Version: unspecified
Severity: enhancement

Details

Reference
bz13541

Event Timeline

bzimport raised the priority of this task from to Medium.Nov 21 2014, 10:07 PM
bzimport set Reference to bz13541.

I don't see why you'd want to use the API for this:

First, the idea of the API is to avoid the UI. When you're using special pages, that means you're using the UI.

Second, this information is very easy to get: do an HTTP HEAD request for http://de.wikipedia.org/wiki/Spezial:Whatlinkshere and you'll receive a 302 to http://de.wikipedia.org/Spezial:Linkliste . The Spezial: prefix is available from meta=siteinfo&siprop=namespaces, or by issuing another HEAD for http://de.wikipedia.org/Special:Whatlinkshere , which will 301 to Spezial:Whatlinkshere.

Third, because of the 301 and 302 mentioned above, a link to http://de.wikipedia.org/wiki/Special:Whatlinkshere will work just fine.

Marking as WONTFIX as I don't really see a use case for this (other than linking to a special page, but then the English names always work as outlined above). Please REOPEN if you do see one that I totally forgot about.

lars wrote:

Here's my application: I'm analyzing the page view logs published
by Domas Mituzas, http://dammit.lt/wikistats/

These logs contain a mix of URLs in English (e.g. Special:Whatlinkshere)
and the site's own language (e.g. Spezial:Verweisliste).
I want to add these up, as they are just aliases for the same special page.

To get a list of the namespaces and namespacealiases used on the
site (e.g. Spezial = Special and WP = Wikipedia), I can use the API.

To get a list of the specialPageAliases used, I now have to grab
the source code from SVN, guess which version the website runs,
and parse the PHP from there. It would be more logical that the
list of used specialPageAliases was available from the API.

If this was offered by the API, it would follow the pattern
of namespaces and allmessages.

(In reply to comment #2)

To get a list of the specialPageAliases used, I now have to grab
the source code from SVN, guess which version the website runs,
and parse the PHP from there. It would be more logical that the
list of used specialPageAliases was available from the API.

If this was offered by the API, it would follow the pattern
of namespaces and allmessages.

That is indeed a benign use case in which you'd want to get all the information
at once. I'll go and implement it.

lars wrote:

It would also be nice to have API access to the value of fallback8bitEncoding,
as part of meta=general I guess. It's kind of related to case="".
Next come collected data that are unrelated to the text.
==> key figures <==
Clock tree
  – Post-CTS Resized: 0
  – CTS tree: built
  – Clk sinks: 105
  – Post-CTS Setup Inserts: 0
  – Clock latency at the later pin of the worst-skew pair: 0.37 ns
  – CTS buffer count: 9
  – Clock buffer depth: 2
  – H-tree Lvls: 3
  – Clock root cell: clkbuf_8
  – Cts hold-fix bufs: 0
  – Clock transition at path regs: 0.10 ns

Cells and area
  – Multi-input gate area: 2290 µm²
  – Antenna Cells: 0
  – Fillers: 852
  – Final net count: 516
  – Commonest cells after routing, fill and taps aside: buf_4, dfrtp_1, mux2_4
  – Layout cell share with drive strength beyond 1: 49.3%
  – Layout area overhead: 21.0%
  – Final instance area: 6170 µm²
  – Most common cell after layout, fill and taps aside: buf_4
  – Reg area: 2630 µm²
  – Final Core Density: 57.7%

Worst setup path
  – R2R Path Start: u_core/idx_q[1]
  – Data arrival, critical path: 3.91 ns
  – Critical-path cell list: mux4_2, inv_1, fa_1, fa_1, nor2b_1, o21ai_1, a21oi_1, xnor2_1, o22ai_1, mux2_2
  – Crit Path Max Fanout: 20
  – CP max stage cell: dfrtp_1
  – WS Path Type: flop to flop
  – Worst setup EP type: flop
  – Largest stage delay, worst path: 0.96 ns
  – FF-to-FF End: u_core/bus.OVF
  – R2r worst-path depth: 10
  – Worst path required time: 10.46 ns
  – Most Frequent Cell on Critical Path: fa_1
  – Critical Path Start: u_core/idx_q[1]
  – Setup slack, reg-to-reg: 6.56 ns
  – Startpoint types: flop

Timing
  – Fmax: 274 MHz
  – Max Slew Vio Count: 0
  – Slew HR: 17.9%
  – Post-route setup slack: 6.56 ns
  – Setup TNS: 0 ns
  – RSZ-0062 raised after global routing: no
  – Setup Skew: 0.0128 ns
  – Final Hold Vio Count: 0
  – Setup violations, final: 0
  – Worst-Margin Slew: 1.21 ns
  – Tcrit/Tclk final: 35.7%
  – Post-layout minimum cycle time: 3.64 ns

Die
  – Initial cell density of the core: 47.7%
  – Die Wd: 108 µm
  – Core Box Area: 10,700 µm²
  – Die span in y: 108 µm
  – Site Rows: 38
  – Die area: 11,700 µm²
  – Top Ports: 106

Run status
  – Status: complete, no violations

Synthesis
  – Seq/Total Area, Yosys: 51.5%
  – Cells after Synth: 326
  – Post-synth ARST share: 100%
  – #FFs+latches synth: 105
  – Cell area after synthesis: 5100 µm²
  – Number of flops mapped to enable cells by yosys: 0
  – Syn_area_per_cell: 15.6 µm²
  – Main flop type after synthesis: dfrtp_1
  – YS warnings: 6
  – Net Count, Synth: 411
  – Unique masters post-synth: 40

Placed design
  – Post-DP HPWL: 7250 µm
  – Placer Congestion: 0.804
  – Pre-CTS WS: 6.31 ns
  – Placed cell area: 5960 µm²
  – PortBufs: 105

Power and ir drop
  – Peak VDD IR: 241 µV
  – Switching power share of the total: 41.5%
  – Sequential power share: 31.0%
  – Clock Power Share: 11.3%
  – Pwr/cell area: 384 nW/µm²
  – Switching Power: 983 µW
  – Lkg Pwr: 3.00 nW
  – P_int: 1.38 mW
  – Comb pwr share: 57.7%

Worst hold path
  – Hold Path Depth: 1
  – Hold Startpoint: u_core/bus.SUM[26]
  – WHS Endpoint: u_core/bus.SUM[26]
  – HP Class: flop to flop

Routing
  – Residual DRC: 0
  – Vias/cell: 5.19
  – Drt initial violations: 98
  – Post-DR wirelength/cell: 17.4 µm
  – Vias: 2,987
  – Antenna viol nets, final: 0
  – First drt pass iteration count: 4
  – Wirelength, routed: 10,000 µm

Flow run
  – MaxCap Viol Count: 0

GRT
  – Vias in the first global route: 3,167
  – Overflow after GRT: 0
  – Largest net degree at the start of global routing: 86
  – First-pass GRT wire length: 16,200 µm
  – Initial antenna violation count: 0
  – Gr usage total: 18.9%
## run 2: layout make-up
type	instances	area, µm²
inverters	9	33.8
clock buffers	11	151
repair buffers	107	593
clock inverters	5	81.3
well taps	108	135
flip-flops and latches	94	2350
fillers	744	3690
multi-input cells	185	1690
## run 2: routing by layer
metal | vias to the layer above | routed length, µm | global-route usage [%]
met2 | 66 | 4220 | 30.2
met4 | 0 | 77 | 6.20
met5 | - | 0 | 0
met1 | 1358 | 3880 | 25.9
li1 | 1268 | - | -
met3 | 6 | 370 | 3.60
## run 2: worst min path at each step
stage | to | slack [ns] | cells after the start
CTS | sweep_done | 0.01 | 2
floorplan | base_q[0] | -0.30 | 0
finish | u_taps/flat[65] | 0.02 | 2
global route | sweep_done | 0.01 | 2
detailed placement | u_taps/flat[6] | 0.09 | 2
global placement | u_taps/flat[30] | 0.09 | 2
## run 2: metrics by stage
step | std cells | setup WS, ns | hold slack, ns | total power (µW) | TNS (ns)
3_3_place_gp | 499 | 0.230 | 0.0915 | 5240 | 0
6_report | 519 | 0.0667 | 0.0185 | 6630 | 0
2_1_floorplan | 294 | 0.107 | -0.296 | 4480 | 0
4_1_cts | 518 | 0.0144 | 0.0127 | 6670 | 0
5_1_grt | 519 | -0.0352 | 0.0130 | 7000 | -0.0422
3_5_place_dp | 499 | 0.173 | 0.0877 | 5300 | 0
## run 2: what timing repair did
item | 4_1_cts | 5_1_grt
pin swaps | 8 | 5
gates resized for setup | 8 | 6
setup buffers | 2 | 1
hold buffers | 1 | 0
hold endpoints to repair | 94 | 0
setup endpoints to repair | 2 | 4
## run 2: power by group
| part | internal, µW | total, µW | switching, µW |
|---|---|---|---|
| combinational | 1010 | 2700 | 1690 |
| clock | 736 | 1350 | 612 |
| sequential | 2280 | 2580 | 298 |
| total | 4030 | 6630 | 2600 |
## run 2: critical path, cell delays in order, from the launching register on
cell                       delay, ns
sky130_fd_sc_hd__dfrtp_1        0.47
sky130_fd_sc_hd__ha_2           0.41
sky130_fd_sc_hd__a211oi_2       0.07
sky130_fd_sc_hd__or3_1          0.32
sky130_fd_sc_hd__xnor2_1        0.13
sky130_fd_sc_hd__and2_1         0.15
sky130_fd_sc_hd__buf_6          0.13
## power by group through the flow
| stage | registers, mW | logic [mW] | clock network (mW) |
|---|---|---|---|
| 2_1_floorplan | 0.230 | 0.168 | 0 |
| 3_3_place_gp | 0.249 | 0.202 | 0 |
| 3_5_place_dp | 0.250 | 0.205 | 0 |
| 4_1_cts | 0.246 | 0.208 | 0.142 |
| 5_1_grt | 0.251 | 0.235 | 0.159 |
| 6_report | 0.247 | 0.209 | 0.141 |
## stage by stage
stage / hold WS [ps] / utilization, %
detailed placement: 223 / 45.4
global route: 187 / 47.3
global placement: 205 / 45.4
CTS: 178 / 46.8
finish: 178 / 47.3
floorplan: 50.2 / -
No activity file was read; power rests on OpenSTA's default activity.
<file path="src/rtl/ioctl_loader_pkg.sv">
// Shared types and constants for the ioctl-to-PC88 loader bridge.
// The FIFO entry address field is sized by LDR_ADDR_W; keep the bridge's ADDR_W equal to it.
package ioctl_loader_pkg;

  localparam int          LDR_ADDR_W = 19;
  localparam logic [15:0] CRC16_POLY = 16'h1021;
  localparam logic [15:0] CRC16_INIT = 16'hFFFF;

  typedef enum logic [1:0] {
    IDLE,
    REQ,
    GAP,
    DONE
  } ldr_state_e;

  typedef struct packed {
    logic [LDR_ADDR_W-1:0] adr;
    logic [7:0]            dat;
  } fifo_entry_t;

  // CRC-16/CCITT over one byte, MSB first, no reflection.
  function automatic logic [15:0] crc16_byte(input logic [15:0] crc, input logic [7:0] dat);
    logic [15:0] c;
    c = crc ^ {dat, 8'h00};
    for (int i = 0; i < 8; i++) begin
      c = c[15] ? ((c << 1) ^ CRC16_POLY) : (c << 1);
    end
    return c;
  endfunction

endpackage

</file>
<file path="src/rtl/ldr_fifo.sv">
// Small synchronous FIFO of {addr,data} entries with first-word-fall-through head.
// DEPTH must be a power of two so the pointers wrap naturally.
module ldr_fifo
  import ioctl_loader_pkg::*;
#(
  parameter int DEPTH = 4,
  localparam int PTR_W = $clog2(DEPTH),
  localparam int CNT_W = PTR_W + 1
) (
  input  logic             clk_sys,
  input  logic             reset,
  input  logic             push,
  input  logic             pop,
  input  fifo_entry_t      din,
  output fifo_entry_t      head,
  output logic [CNT_W-1:0] count,
  output logic             full,
  output logic             empty
);

  fifo_entry_t      mem [DEPTH];
  logic [PTR_W-1:0] wr_ptr;
  logic [PTR_W-1:0] rd_ptr;
  logic             do_push;
  logic             do_pop;

  assign full    = (count == CNT_W'(DEPTH));
  assign empty   = (count == '0);
  assign do_push = push & ~full;
  assign do_pop  = pop & ~empty;
  assign head    = mem[rd_ptr];

  // NOTE: storage has no reset; an entry is only read after it was written, and reset clears the pointers.
  always_ff @(posedge clk_sys) begin
    if (do_push) mem[wr_ptr] <= din;
  end

  // NOTE: sequential state uses non-blocking assignments so every flop sees pre-edge values.
  always_ff @(posedge clk_sys) begin
    if (reset) begin
      wr_ptr <= '0;
      rd_ptr <= '0;
      count  <= '0;
    end else begin
      if (do_push) wr_ptr <= wr_ptr + PTR_W'(1);
      if (do_pop)  rd_ptr <= rd_ptr + PTR_W'(1);
      case ({do_push, do_pop})
        2'b10:   count <= count + CNT_W'(1);
        2'b01:   count <= count - CNT_W'(1);
        default: count <= count;
      endcase
    end
  end

endmodule

</file>
<file path="src/rtl/ioctl_loader_bridge.sv">
// Buffers HPS ioctl download bytes and replays them to the PC88 loader with a req/ack handshake.
// Define IOCTL_LOADER_CRC_EN to compute a CRC-16/CCITT of accepted bytes on crc; otherwise crc is 0.
module ioctl_loader_bridge
  import ioctl_loader_pkg::*;
#(
  parameter int ADDR_W     = LDR_ADDR_W,
  parameter int FIFO_DEPTH = 4,
  parameter int GAP_CYC    = 1
) (
  input  logic              clk_sys,
  input  logic              reset,
  input  logic              ioctl_download,
  input  logic              ioctl_wr,
  input  logic [24:0]       ioctl_addr,
  input  logic [7:0]        ioctl_dout,
  output logic              ioctl_wait,
  output logic [ADDR_W-1:0] ldr_adr,
  output logic [7:0]        ldr_wdat,
  output logic              ldr_oe,
  output logic              ldr_wr,
  input  logic              ldr_ack,
  output logic              ldr_done,
  output logic              range_err,
  output logic              ovf_err,
  output logic [15:0]       crc
);

  localparam int CNT_W = $clog2(FIFO_DEPTH) + 1;
  localparam int GAP_W = (GAP_CYC > 1) ? $clog2(GAP_CYC) : 1;

  ldr_state_e       state_q, state_d;
  logic             old_dl, old_ack;
  logic             dl_rise, ack_rise;
  logic             accept, range_bad, push, pop;
  logic [GAP_W-1:0] gap_cnt;
  fifo_entry_t      din, head;
  logic [CNT_W-1:0] count;
  logic             full, empty;

  assign dl_rise   = ioctl_download & ~old_dl;
  assign ack_rise  = ldr_ack & ~old_ack;
  assign accept    = ioctl_wr & ioctl_download & ~ldr_done;
  assign range_bad = |ioctl_addr[24:ADDR_W];
  assign push      = accept & ~range_bad & ~full;
  assign pop       = (state_q == REQ) & ack_rise;
  assign din       = '{adr: ioctl_addr[ADDR_W-1:0], dat: ioctl_dout};
  assign ldr_wr    = (state_q == REQ);

  ldr_fifo #(.DEPTH(FIFO_DEPTH)) u_fifo (
    .clk_sys (clk_sys),
    .reset   (reset),
    .push    (push),
    .pop     (pop),
    .din     (din),
    .head    (head),
    .count   (count),
    .full    (full),
    .empty   (empty)
  );

  // NOTE: next state gets its default before the case, so no path leaves it unassigned (no latch).
  always_comb begin
    state_d = state_q;
    case (state_q)
      IDLE: begin
        if (!empty)                        state_d = REQ;
        else if (!ioctl_download && ldr_oe) state_d = DONE;
      end
      REQ:     if (ack_rise) state_d = GAP;
      GAP:     if (gap_cnt == GAP_W'(GAP_CYC - 1)) state_d = IDLE;
      DONE:    state_d = IDLE;
      default: state_d = IDLE;
    endcase
  end

  always_ff @(posedge clk_sys) begin
    if (reset) begin
      state_q    <= IDLE;
      old_dl     <= 1'b0;
      old_ack    <= 1'b0;
      gap_cnt    <= '0;
      ldr_adr    <= '0;
      ldr_wdat   <= '0;
      ldr_oe     <= 1'b0;
      ldr_done   <= 1'b0;
      range_err  <= 1'b0;
      ovf_err    <= 1'b0;
      ioctl_wait <= 1'b0;
    end else begin
      state_q    <= state_d;
      old_dl     <= ioctl_download;
      old_ack    <= ldr_ack;
      gap_cnt    <= (state_q == GAP) ? gap_cnt + GAP_W'(1) : '0;
      ioctl_wait <= (count >= CNT_W'(FIFO_DEPTH - 1));
      if (state_q == IDLE && state_d == REQ) begin
        ldr_adr  <= head.adr;
        ldr_wdat <= head.dat;
      end
      if (state_q == DONE) begin
        ldr_done <= 1'b1;
        ldr_oe   <= 1'b0;
      end
      // A new download wins over a stale completion; drops in the same cycle belong to it.
      if (dl_rise) begin
        ldr_done  <= 1'b0;
        range_err <= 1'b0;
        ovf_err   <= 1'b0;
        ldr_oe    <= 1'b1;
      end
      if (accept && range_bad)          range_err <= 1'b1;
      if (accept && !range_bad && full) ovf_err   <= 1'b1;
    end
  end

`ifdef IOCTL_LOADER_CRC_EN
  logic [15:0] crc_q;

  always_ff @(posedge clk_sys) begin
    if (reset)        crc_q <= CRC16_INIT;
    else if (push)    crc_q <= crc16_byte(dl_rise ? CRC16_INIT : crc_q, ioctl_dout);
    else if (dl_rise) crc_q <= CRC16_INIT;
  end

  assign crc = crc_q;
`else
  assign crc = 16'h0000;
`endif

endmodule
</file>
<file path="config.mk">
export PLATFORM = sky130hd
export DESIGN_NAME = ioctl_loader_bridge
export DESIGN_NICKNAME = d
export VERILOG_FILES = /design/src/rtl/ioctl_loader_pkg.sv /design/src/rtl/ldr_fifo.sv /design/src/rtl/ioctl_loader_bridge.sv
export SDC_FILE = /design/constraint.sdc
export NUM_CORES = 1
export LEC_CHECK = 0
export CAP_MARGIN = 20
export CORE_MARGIN = 2
export CORE_UTILIZATION = 40
export CTS_BUF_LIST = sky130_fd_sc_hd__clkbuf_8
export CTS_CLUSTER_DIAMETER = 50
export DETAILED_ROUTE_END_ITERATION = 10
export PLACE_DENSITY = 0.7
export SLEW_MARGIN = 20
export SYNTH_ARGS = -nofsm -noshare
export SYNTH_HDL_FRONTEND = slang
export SYNTH_SLANG_ARGS = --single-unit
</file>
<file path="constraint.sdc">
create_clock -name clk_sys -period 2.5 [get_ports clk_sys]
set_clock_uncertainty 0.05 [all_clocks]
set_input_delay 0.5 -clock clk_sys [delete_from_list [all_inputs] [get_ports clk_sys]]
set_output_delay 0.5 -clock clk_sys [all_outputs]
set_load 0.005 [all_outputs]
</file>
==> impl_metrics.py <==
metrics = {
    "routing": {
        "route.final.wire_length_um": 10310,
        "drc": 0,
        "drt-initial-drc-count": 188,
        "vias": 3017,
        "ant_nets": 0,
        "dr.pass1.iters": 4,
        "wire_per_inst_um": 17.04,
        "vias_per_cell": 4.987,
    },
    "worst_setup_path": {
        "critPathTopFamily": "simple AND/OR/NAND/NOR gates",
        "cpMostUsedCell": "inv_1",
        "crit_path_end_kind": "register",
        "setup.worst_path.class": "reg -> reg",
        "cp_max_fo": 6,
        "worst_setup_path_start_kind": "register",
        "crit_path_start": "u_fifo.count[2]",
        "cp.arrival_ns": 2.63,
        "crit_slowest_cell": "dfxtp_1",
        "crit_required_ns": 2.81,
        "crit_chain": "nor3b_2 > and4bb_2 > inv_1 > ha_1 > inv_1 > fa_1 > xor2_1 > or3_1 > a21oi_1",
        "slowest_delay_ns": 0.42,
        "cp_num_buf_inv": 2,
        "timing.rr.start": "u_fifo.count[2]",
        "r2r_setup_slack_ns": 0.18,
        "r2r_cells": 9,
        "r2r_end": "u_fifo.count[2]",
    },
    "timing": {
        "maxSlewHeadroom": 0.4637,
        "hold_viol_final": 0,
        "fmax_ghz": 0.4318,
        "tns_ns": 0,
        "worst_pin_slew_ns": 0.8044,
        "final-max-slew-violation-count": 0,
        "fin_crit_ns": 2.316,
        "fin_ws_ns": 0.1840,
        "rsz0062_at_grt": "false",
        "final-setup-viol-count": 0,
        "fin_crit_sh": 0.9264,
    },
    "clocking": {
        "cts.sinks": 152,
        "htree_levels": 4,
        "cts_made_buffers": 17,
        "root_buffer": "clkbuf_8",
        "cts_tree": "built",
        "cts_setup_buffers": 0,
        "clockBufferDepth": 2,
        "clkTransAtPathRegs_ns": 0.07,
        "ctsHoldBuffers": 0,
        "clk_latency_ns": 0.43,
    },
    "layout": {
        "mostFrequentLayoutCells": "edfxtp_1, clkdlybuf4s50_1, dfxtp_1",
        "nets": 456,
        "mostFrequentLayoutCell": "edfxtp_1",
        "syn2layout_area_growth_pct": 25.85,
        "stdcell_count": 605,
        "utilization": 0.5169,
        "drive_gt1_frac": 0.2235,
        "diodes": 0,
    },
    "floorplanning": {
        "die_area_sq_mm": 0.01523,
        "start_util": 0.4108,
        "rows": 43,
        "fp.coreArea_sq_mm": 0.01388,
        "dieWidth_um": 123.4,
        "ios": 87,
        "die_h_um": 123.4,
    },
    "place": {
        "port_buffers": 70,
        "gp_congestion": 0.7023,
        "place_inst": 573,
        "dp_hpwl_um": 6520,
        "place_ws_ns": -0.2070,
    },
    "logic_synthesis": {
        "synth-edff-count": 108,
        "ys_types": 41,
        "netlist_instances": 313,
        "yosysWarnings": 0,
        "syn_avg_cell_area_sq_um": 18.22,
        "synth.ff_latch_count": 152,
        "synthArstFlopShare": 0,
        "ys.flop_type": "edfxtp_1",
        "syn_area_sq_mm": 0.005702,
        "yosysSeqAreaShare": 0.7233,
    },
    "global_route": {
        "overflow": 0,
        "grt_usage": 0.1468,
        "antenna_found_initial": 0,
        "grt_pass1_vias": 3070,
        "grt_max_degree": 30,
        "grt_pass1_wl_um": 16100,
    },
    "status": {
        "status": "finished clean",
    },
    "power": {
        "powerDensity_mw_per_mm2": 662.9,
        "p_leak_nw": 2.387,
        "ir_drop_mv": 0.3841,
    },
    "min_path": {
        "whs_path_depth": 1,
        "holdCritPathClass": "reg -> reg",
        "holdPathEnd": "gap_cnt",
        "hp-start": "gap_cnt",
    },
    "job": {
        "drv_cap": 0,
    },
}
==> kinds of logic after synthesis <==
family          synth area share
compound gates           0.06232
xor+xnor                0.003073
fa+ha+maj                0.01448
buf+inv                  0.03687
flops                     0.7233
mux                       0.1104
other cells            0.0006577
simple gates             0.04893
==> sequential cells by signal (all words and copies together), names as in the netlist, 2 cells and up <==
register / cells
u_fifo.mem: 108
ldr_adr: 19
ldr_wdat: 8
u_fifo.count: 3
state_q: 2
u_fifo.rd_ptr: 2
u_fifo.wr_ptr: 2
==> cell type report <==
class | count | area (sq um)
sequential | 152 | 4126
multi-input combinational | 139 | 1434
clock inverter | 12 | 137.6
timing repair buffer | 95 | 950.9
fill | 1123 | 6705
clock buffer | 20 | 275.3
tap | 180 | 225.2
inverter | 7 | 26.28
==> power breakdown <==
group	internal [mW]	total [mW]	switching, mW
registers	2.70	2.70	0.00520
logic	0.0860	0.158	0.0721
clock network	1.05	1.89	0.843
==> worst max path at each step <==
| stage | end | slack [ns] | cells past startpoint |
|---|---|---|---|
| 2_1_floorplan | u_fifo.mem[0][0] | 0.23 | 3 |
| 3_3_place_gp | u_fifo.count[2] | -0.11 | 10 |
| 3_5_place_dp | u_fifo.count[2] | -0.21 | 10 |
| 4_1_cts | u_fifo.count[2] | 0.09 | 9 |
| 5_1_grt | u_fifo.count[2] | 0.002 | 9 |
| 6_report | u_fifo.count[2] | 0.18 | 9 |
==> Yosys cell counts (2+ instances only) <==
cell type  instances  area (sq um)
a22o_1            28         245.2
a21oi_1            7         35.03
or3_1              2         12.51
dfxtp_1           44         880.8
ha_1               5         62.56
and2_1             4         25.02
buf_2              9         45.04
xor2_1             2         17.52
o21ai_0            3         15.01
inv_1              7         26.28
nand3b_1           2         15.01
nand2b_1           3         18.77
clkbuf_1           4         15.01
nor2_1            12         45.04
edfxtp_1         108          3243
nor2b_1            4         25.02
nand2_1            4         15.01
mux4_2            27         608.1
buf_4             16         120.1
==> what timing repair did <==
action / CTS / global route
gates resized for setup: 0 / 1
endpoints found under the hold margin: 0 / 0
setup endpoints to repair: 0 / 1
==> worst register-to-register path: cells and delay by family, from the launching register on <==
| family | cells | cell delay (ns) |
|---|---|---|
| adders and majority gates | 2 | 0.54 |
| xor gates and xnor gates | 1 | 0.16 |
| buffers and inverters | 2 | 0.12 |
| and+or+nand+nor | 3 | 0.81 |
| AOI/OAI and AO/OA | 1 | 0.15 |
| DFF | 1 | 0.42 |
==> per-stage QoR <==
step	instance area [sq um]	power (mW)	hold WS (ns)
after floorplan	5758	2.828	0.3516
after global placement	6758	2.915	0.3668
after detailed placement	6758	2.920	0.3667
after CTS	7171	4.811	0.3777
after global routing	7176	4.940	0.4162
final	7176	4.756	0.3765
==> metal layers <==
layer  vias up  GRT usage  wire (um)
met2        82     0.2328       5034
met3         8    0.04797        514
met5         -          0          0
met4         0    0.05114         94
met1      1533     0.1904       4665
li1       1394          -          -
(Power assumes the default switching activity.)
==> config.mk <==
export PLATFORM = sky130hd
export DESIGN_NAME = snn_layer_ctrl
export DESIGN_NICKNAME = d
export VERILOG_FILES = /design/src/rtl/snn_layer_ctrl.sv
export SDC_FILE = /design/constraint.sdc
export NUM_CORES = 1
export LEC_CHECK = 0
export BUFFER_PORTS_ARGS = -buffer_cell sky130_fd_sc_hd__buf_2
export CORE_ASPECT_RATIO = 0.5
export CORE_MARGIN = 2
export CORE_UTILIZATION = 50
export DETAILED_ROUTE_END_ITERATION = 7
export PLACE_DENSITY = 0.8
export SKIP_LAST_GASP = 1
export SYNTH_ARGS = -nofsm -noshare
export SYNTH_HDL_FRONTEND = slang
export SYNTH_SLANG_ARGS = --single-unit
==> constraint.sdc <==
create_clock -name clk -period 6.6 [get_ports clk]
set_input_delay 0.66 -clock clk [delete_from_list [all_inputs] [get_ports clk]]
set_output_delay 0.66 -clock clk [all_outputs]
set_load 0.03 [all_outputs]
Bug as reported was fixed in r32538.

(In reply to comment #4)

It would also be nice to have API access to the value of fallback8bitEncoding,
as part of meta=general I guess. It's kind of related to case="".

Is that a configuration option? I couldn't find any reference to it on mediawiki.org

lars wrote:

fallback8bitEncoding is a per language variable defined in
http://svn.wikimedia.org/viewvc/mediawiki/trunk/phase3/languages/messages/MessagesEn.php?view=markup

$fallback8bitEncoding = 'windows-1252';

and most west European languages (de,fr,sv,no,da,...) have English as fallback,
so they don't need to define this variable anew.

However, Polish does not but gives it a different value,
http://svn.wikimedia.org/viewvc/mediawiki/trunk/phase3/languages/messages/MessagesPl.php?view=markup

$fallback8bitEncoding = 'iso-8859-2';

Non-ASCII characters are represented as UTF-8 and hex encoded in the URLs.
But if an incoming URL contains hex that is invalid UTF-8,
this is the 8bit encoding that is tried instead.

You can access [[de:Bär]] as
http://de.wikipedia.org/wiki/B%C3%A4r
where %C3%A4r is the correct UTF-8 code for a-umlaut (ä).

but you can also reach this page as
http://de.wikipedia.org/wiki/B%e4r
where %e4 is the ISO 8859-1 (and thus windows-1252) code for a-umlaut (ä).

Again, in my analysis of the log files, I'd like to sum up the number
of page views for these two URLs, since both go to the same page.